• Problem description
Word for word, restate each of the records below.

• Material for the task

`src/rtl/unpacked_array_deser.sv`:
```
// Serial-to-parallel receiver.
// Framed single-bit input is collected LSB first into an unpacked array
// p [M]. Each completed M-bit word is presented on a valid/ready output.
// Sticky flags report dropped words (overflow) and early start-of-frame
// (resync). err_clr clears both flags; a new error event in the same cycle
// wins over the clear.
module unpacked_array_deser #(
    parameter int M = 2
) (
    input  logic         clock,
    input  logic         reset_n,
    input  logic         d,
    input  logic         d_valid,
    input  logic         sof,
    output logic [M-1:0] q,
    output logic         q_valid,
    input  logic         q_ready,
    output logic         ovf_err,
    output logic         sync_err,
    input  logic         err_clr
);

    // Bit counter: number of bits already stored in the current word.
    localparam int                 CNT_W = $clog2(M);
    localparam logic [CNT_W-1:0]   LAST  = CNT_W'(M - 1);
    localparam logic [CNT_W-1:0]   ONE   = CNT_W'(1);

    typedef enum logic {
        IDLE,
        COLLECT
    } state_t;

    state_t             state_q, state_d;
    logic [CNT_W-1:0]   cnt_q, cnt_d;
    logic               p_q [M];
    logic               p_d [M];
    logic [M-1:0]       word_q, word_d;
    logic               valid_q, valid_d;
    logic               ovf_q, ovf_d;
    logic               sync_q, sync_d;

    // Completed word is the stored bits plus the bit arriving this cycle.
    logic [M-1:0]       full_word;
    logic               out_free;

    // Packs the stored bits and the in-flight last bit into the output word.
    always_comb begin
        for (int i = 0; i < M - 1; i++) begin
            full_word[i] = p_q[i];
        end
        full_word[M-1] = d;
    end

    // The output slot can take a new word if empty or being drained now.
    assign out_free = !valid_q || q_ready;

    // Next-state, datapath and flag update for the receive FSM.
    always_comb begin
        // NOTE: every variable gets a default before any branch so that no
        // path leaves it unassigned; otherwise synthesis infers a latch.
        state_d = state_q;
        cnt_d   = cnt_q;
        p_d     = p_q;
        word_d  = word_q;
        valid_d = valid_q;
        // Clear is applied first so that any error event below overrides it.
        ovf_d   = err_clr ? 1'b0 : ovf_q;
        sync_d  = err_clr ? 1'b0 : sync_q;

        // Consumer drains the current word; a completion below may refill it.
        if (valid_q && q_ready) begin
            valid_d = 1'b0;
        end

        unique case (state_q)
            IDLE: begin
                // Bits outside a frame are silently ignored.
                if (d_valid && sof) begin
                    p_d[0]  = d;
                    cnt_d   = ONE;
                    state_d = COLLECT;
                end
            end

            COLLECT: begin
                if (d_valid) begin
                    if (sof) begin
                        // Early start-of-frame: drop the partial word and restart.
                        p_d[0] = d;
                        cnt_d  = ONE;
                        sync_d = 1'b1;
                    end else begin
                        p_d[cnt_q] = d;
                        if (cnt_q == LAST) begin
                            state_d = IDLE;
                            cnt_d   = '0;
                            if (out_free) begin
                                word_d  = full_word;
                                valid_d = 1'b1;
                            end else begin
                                ovf_d = 1'b1;
                            end
                        end else begin
                            cnt_d = cnt_q + ONE;
                        end
                    end
                end
            end

            default: begin
                state_d = IDLE;
                cnt_d   = '0;
            end
        endcase
    end

    // State, storage array and output registers.
    always_ff @(posedge clock or negedge reset_n) begin
        if (!reset_n) begin
            state_q <= IDLE;
            cnt_q   <= '0;
            // NOTE: the bit array is small and reset is required to clear a
            // partial word, so it is reset like any other flop; large RAMs
            // would normally be left unreset.
            for (int i = 0; i < M; i++) begin
                p_q[i] <= 1'b0;
            end
            word_q  <= '0;
            valid_q <= 1'b0;
            ovf_q   <= 1'b0;
            sync_q  <= 1'b0;
        end else begin
            // NOTE: non-blocking assignments make every flop update from the
            // pre-edge values, independent of statement order.
            state_q <= state_d;
            cnt_q   <= cnt_d;
            p_q     <= p_d;
            word_q  <= word_d;
            valid_q <= valid_d;
            ovf_q   <= ovf_d;
            sync_q  <= sync_d;
        end
    end

    assign q        = word_q;
    assign q_valid  = valid_q;
    assign ovf_err  = ovf_q;
    assign sync_err = sync_q;

endmodule

```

• Written solution
`src/rtl/unpacked_array_deser.sv`:
```
// Serial-to-parallel receiver.
// Framed single-bit input is collected LSB first into an unpacked array
// p [M]. Each completed M-bit word is presented on a valid/ready output.
// Sticky flags report dropped words (overflow) and early start-of-frame
// (resync). err_clr clears both flags; a new error event in the same cycle
// wins over the clear.
module unpacked_array_deser #(
    parameter int M = 2
) (
    input  logic         clock,
    input  logic         reset_n,
    input  logic         d,
    input  logic         d_valid,
    input  logic         sof,
    output logic [M-1:0] q,
    output logic         q_valid,
    input  logic         q_ready,
    output logic         ovf_err,
    output logic         sync_err,
    input  logic         err_clr
);

    // Bit counter: number of bits already stored in the current word.
    localparam int                 CNT_W = $clog2(M);
    localparam logic [CNT_W-1:0]   LAST  = CNT_W'(M - 1);
    localparam logic [CNT_W-1:0]   ONE   = CNT_W'(1);

    typedef enum logic {
        IDLE,
        COLLECT
    } state_t;

    state_t             state_q, state_d;
    logic [CNT_W-1:0]   cnt_q, cnt_d;
    logic               p_q [M];
    logic               p_d [M];
    logic [M-1:0]       word_q, word_d;
    logic               valid_q, valid_d;
    logic               ovf_q, ovf_d;
    logic               sync_q, sync_d;

    // Completed word is the stored bits plus the bit arriving this cycle.
    logic [M-1:0]       full_word;
    logic               out_free;

    // Packs the stored bits and the in-flight last bit into the output word.
    always_comb begin
        for (int i = 0; i < M - 1; i++) begin
            full_word[i] = p_q[i];
        end
        full_word[M-1] = d;
    end

    // The output slot can take a new word if empty or being drained now.
    assign out_free = !valid_q || q_ready;

    // Next-state, datapath and flag update for the receive FSM.
    always_comb begin
        // NOTE: every variable gets a default before any branch so that no
        // path leaves it unassigned; otherwise synthesis infers a latch.
        state_d = state_q;
        cnt_d   = cnt_q;
        p_d     = p_q;
        word_d  = word_q;
        valid_d = valid_q;
        // Clear is applied first so that any error event below overrides it.
        ovf_d   = err_clr ? 1'b0 : ovf_q;
        sync_d  = err_clr ? 1'b0 : sync_q;

        // Consumer drains the current word; a completion below may refill it.
        if (valid_q && q_ready) begin
            valid_d = 1'b0;
        end

        unique case (state_q)
            IDLE: begin
                // Bits outside a frame are silently ignored.
                if (d_valid && sof) begin
                    p_d[0]  = d;
                    cnt_d   = ONE;
                    state_d = COLLECT;
                end
            end

            COLLECT: begin
                if (d_valid) begin
                    if (sof) begin
                        // Early start-of-frame: drop the partial word and restart.
                        p_d[0] = d;
                        cnt_d  = ONE;
                        sync_d = 1'b1;
                    end else begin
                        p_d[cnt_q] = d;
                        if (cnt_q == LAST) begin
                            state_d = IDLE;
                            cnt_d   = '0;
                            if (out_free) begin
                                word_d  = full_word;
                                valid_d = 1'b1;
                            end else begin
                                ovf_d = 1'b1;
                            end
                        end else begin
                            cnt_d = cnt_q + ONE;
                        end
                    end
                end
            end

            default: begin
                state_d = IDLE;
                cnt_d   = '0;
            end
        endcase
    end

    // State, storage array and output registers.
    always_ff @(posedge clock or negedge reset_n) begin
        if (!reset_n) begin
            state_q <= IDLE;
            cnt_q   <= '0;
            // NOTE: the bit array is small and reset is required to clear a
            // partial word, so it is reset like any other flop; large RAMs
            // would normally be left unreset.
            for (int i = 0; i < M; i++) begin
                p_q[i] <= 1'b0;
            end
            word_q  <= '0;
            valid_q <= 1'b0;
            ovf_q   <= 1'b0;
            sync_q  <= 1'b0;
        end else begin
            // NOTE: non-blocking assignments make every flop update from the
            // pre-edge values, independent of statement order.
            state_q <= state_d;
            cnt_q   <= cnt_d;
            p_q     <= p_d;
            word_q  <= word_d;
            valid_q <= valid_d;
            ovf_q   <= ovf_d;
            sync_q  <= sync_d;
        end
    end

    assign q        = word_q;
    assign q_valid  = valid_q;
    assign ovf_err  = ovf_q;
    assign sync_err = sync_q;

endmodule

```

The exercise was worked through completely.